Aim of the task:
What lines of the data below hold the string "integration"? Copy each one out.

[Saved entries]
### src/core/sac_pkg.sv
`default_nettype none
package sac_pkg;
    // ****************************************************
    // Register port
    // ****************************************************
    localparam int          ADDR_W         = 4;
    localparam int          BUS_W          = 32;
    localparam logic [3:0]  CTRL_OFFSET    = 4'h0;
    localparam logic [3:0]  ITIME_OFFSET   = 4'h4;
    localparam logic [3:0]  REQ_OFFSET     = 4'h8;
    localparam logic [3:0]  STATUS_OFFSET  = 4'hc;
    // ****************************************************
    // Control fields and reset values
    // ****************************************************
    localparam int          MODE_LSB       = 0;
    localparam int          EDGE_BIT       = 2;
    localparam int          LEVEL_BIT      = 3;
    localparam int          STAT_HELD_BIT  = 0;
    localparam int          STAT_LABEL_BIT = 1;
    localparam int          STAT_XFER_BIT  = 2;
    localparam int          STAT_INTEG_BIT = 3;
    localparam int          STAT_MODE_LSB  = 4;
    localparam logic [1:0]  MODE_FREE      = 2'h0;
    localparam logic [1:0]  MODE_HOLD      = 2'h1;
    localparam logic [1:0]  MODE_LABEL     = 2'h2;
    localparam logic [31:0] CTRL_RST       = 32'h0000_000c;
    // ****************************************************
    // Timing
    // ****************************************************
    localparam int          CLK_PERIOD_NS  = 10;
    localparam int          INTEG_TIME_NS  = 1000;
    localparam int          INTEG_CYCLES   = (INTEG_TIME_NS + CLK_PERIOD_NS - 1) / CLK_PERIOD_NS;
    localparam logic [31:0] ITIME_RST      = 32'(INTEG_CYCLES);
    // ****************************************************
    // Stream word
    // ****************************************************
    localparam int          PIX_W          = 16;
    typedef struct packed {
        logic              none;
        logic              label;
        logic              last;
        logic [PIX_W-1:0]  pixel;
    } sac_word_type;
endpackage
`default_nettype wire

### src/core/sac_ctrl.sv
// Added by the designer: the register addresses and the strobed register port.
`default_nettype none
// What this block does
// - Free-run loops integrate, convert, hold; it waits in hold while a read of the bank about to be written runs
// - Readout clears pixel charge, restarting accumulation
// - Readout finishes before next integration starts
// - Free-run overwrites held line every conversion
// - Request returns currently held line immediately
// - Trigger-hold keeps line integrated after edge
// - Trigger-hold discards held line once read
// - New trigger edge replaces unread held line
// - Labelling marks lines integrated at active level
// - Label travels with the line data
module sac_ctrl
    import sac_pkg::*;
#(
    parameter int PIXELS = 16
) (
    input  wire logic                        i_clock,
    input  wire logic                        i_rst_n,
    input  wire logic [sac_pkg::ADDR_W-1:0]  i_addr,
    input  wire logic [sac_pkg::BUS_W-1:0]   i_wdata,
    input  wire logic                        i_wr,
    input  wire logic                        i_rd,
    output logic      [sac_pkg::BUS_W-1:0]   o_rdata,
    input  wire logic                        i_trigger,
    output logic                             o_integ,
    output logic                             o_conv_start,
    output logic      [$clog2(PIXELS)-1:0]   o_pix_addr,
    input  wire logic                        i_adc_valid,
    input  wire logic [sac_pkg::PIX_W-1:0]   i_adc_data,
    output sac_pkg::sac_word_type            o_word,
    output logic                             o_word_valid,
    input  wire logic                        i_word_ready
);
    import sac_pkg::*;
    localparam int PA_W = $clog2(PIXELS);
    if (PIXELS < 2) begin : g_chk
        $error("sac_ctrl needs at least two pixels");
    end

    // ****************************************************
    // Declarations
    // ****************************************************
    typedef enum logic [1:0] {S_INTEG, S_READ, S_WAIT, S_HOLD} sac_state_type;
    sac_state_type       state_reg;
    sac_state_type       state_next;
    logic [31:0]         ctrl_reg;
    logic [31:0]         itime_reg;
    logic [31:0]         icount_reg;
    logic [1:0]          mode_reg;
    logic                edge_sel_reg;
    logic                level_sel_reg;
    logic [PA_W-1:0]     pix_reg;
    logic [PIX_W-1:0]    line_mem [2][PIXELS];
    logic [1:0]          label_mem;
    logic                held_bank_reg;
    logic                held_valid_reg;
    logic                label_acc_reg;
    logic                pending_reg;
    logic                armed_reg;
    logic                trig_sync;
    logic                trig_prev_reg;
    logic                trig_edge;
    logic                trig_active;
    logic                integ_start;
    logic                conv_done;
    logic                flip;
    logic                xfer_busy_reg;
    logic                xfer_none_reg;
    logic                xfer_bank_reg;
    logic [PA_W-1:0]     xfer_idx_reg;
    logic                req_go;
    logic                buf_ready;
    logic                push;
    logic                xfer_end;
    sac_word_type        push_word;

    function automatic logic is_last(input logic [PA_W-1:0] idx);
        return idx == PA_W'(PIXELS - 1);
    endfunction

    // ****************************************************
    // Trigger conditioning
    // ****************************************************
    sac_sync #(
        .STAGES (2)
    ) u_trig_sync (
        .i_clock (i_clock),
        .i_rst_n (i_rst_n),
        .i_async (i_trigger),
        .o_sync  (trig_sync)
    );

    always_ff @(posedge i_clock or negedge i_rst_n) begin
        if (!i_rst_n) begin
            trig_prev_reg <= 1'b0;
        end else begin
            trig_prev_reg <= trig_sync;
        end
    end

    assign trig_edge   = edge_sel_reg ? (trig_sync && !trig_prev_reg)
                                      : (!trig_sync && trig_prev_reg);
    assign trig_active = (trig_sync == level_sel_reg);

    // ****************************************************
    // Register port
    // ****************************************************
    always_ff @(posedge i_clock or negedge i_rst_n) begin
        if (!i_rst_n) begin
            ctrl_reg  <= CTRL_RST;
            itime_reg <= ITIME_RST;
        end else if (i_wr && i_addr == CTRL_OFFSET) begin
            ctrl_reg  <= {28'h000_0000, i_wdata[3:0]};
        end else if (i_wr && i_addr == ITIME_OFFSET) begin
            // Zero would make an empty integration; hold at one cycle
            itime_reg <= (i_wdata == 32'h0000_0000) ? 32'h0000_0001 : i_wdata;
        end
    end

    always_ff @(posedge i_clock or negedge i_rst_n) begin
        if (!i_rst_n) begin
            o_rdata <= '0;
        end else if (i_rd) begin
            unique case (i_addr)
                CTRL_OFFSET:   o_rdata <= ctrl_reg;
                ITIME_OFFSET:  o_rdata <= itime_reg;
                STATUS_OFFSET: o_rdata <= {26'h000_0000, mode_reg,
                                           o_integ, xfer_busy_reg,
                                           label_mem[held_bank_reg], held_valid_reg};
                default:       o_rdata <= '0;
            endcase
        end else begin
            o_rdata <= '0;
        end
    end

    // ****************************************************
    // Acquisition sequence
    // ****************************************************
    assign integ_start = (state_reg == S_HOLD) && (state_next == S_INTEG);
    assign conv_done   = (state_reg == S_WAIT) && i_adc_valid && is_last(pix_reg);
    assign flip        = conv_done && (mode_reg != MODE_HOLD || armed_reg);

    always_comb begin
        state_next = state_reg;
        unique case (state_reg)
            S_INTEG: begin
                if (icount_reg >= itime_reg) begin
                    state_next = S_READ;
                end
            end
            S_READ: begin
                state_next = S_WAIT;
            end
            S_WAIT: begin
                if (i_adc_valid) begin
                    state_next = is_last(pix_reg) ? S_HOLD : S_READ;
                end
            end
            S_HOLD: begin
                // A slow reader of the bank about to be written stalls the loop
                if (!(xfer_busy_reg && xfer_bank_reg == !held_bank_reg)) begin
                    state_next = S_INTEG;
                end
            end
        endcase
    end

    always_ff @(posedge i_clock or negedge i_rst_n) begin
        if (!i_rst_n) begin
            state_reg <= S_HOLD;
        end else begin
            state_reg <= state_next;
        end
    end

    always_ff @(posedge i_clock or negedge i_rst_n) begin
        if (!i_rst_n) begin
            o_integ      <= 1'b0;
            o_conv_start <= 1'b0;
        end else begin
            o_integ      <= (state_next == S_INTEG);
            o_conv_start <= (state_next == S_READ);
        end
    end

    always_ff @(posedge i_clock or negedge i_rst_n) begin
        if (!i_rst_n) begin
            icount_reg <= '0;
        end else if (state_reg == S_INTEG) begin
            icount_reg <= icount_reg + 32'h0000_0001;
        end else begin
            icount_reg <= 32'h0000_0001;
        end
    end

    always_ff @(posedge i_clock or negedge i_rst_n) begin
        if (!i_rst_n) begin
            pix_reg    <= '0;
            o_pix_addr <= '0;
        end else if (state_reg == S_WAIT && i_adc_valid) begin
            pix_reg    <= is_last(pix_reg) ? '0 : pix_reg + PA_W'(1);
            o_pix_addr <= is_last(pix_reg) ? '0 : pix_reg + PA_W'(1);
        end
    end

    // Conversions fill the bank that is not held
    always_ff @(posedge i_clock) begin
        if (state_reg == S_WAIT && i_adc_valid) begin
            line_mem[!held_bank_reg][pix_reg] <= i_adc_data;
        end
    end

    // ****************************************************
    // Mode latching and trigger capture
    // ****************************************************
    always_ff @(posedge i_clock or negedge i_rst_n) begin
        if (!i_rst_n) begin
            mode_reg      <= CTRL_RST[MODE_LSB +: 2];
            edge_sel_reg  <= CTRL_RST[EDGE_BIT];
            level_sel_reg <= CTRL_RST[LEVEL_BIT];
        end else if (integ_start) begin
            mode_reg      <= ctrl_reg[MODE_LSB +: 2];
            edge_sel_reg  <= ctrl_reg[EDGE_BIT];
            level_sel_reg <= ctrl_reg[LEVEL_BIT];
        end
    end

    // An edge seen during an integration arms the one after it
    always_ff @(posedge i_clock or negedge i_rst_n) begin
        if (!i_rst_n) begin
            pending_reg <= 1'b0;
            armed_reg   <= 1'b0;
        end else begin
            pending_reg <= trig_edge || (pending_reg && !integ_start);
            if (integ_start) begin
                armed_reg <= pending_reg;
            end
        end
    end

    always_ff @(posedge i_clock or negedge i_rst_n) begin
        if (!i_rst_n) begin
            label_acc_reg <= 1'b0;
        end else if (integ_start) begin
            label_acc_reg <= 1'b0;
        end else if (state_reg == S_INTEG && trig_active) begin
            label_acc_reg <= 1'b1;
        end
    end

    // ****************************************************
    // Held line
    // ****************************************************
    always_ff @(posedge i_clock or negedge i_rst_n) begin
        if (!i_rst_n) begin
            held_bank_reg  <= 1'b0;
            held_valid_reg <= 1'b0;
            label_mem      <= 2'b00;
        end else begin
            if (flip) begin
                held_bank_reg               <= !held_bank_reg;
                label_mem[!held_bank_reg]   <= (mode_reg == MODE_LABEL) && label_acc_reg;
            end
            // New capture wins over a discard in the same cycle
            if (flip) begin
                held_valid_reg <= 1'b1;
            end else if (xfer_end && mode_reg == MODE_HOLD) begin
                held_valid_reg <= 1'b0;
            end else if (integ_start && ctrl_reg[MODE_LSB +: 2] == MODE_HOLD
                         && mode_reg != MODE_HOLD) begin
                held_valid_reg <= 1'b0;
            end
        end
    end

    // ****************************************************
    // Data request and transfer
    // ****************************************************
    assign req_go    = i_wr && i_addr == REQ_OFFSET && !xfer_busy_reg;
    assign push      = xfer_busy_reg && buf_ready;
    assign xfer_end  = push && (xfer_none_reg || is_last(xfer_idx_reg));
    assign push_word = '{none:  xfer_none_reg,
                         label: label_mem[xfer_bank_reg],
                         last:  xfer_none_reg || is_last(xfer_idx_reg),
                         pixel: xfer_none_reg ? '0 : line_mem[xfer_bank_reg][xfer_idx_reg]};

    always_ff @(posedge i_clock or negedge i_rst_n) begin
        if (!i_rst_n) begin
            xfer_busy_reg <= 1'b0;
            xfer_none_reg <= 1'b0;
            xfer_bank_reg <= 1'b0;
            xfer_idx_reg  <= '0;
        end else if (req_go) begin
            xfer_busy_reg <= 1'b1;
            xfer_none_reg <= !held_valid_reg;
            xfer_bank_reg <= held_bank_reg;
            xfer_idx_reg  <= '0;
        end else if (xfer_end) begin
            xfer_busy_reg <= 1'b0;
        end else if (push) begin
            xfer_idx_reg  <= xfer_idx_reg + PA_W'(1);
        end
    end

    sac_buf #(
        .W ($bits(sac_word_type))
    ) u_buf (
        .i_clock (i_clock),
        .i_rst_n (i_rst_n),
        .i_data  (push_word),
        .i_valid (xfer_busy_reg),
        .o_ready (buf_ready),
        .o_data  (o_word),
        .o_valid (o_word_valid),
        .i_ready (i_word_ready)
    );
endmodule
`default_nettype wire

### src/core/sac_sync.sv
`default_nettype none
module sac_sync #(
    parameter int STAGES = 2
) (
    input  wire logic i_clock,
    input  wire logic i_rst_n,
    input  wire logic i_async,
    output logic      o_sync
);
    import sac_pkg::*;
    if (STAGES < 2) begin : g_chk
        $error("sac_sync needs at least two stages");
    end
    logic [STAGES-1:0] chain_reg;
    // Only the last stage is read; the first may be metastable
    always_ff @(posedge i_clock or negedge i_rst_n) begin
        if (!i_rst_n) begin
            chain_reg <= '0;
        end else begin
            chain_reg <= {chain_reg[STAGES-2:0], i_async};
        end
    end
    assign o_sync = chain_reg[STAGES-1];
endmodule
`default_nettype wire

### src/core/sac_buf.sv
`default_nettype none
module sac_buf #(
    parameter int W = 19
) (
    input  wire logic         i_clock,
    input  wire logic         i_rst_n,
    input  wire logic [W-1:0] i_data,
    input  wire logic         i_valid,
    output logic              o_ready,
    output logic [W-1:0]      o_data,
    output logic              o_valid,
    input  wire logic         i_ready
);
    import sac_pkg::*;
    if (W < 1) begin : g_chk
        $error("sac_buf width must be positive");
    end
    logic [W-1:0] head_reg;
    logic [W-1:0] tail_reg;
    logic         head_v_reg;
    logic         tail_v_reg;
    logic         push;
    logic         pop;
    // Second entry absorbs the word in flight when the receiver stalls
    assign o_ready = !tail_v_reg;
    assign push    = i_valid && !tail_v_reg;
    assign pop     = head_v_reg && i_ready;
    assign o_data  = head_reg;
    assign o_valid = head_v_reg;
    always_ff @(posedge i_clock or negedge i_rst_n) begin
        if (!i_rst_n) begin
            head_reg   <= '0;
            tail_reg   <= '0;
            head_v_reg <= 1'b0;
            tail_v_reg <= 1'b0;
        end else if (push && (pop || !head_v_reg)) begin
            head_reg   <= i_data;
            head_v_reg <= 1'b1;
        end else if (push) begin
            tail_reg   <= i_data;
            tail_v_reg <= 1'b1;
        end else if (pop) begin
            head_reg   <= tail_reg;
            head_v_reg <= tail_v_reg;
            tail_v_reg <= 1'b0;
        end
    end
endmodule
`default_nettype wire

Output for this exercise:
// - Readout finishes before next integration starts
            // Zero would make an empty integration; hold at one cycle
    // An edge seen during an integration arms the one after it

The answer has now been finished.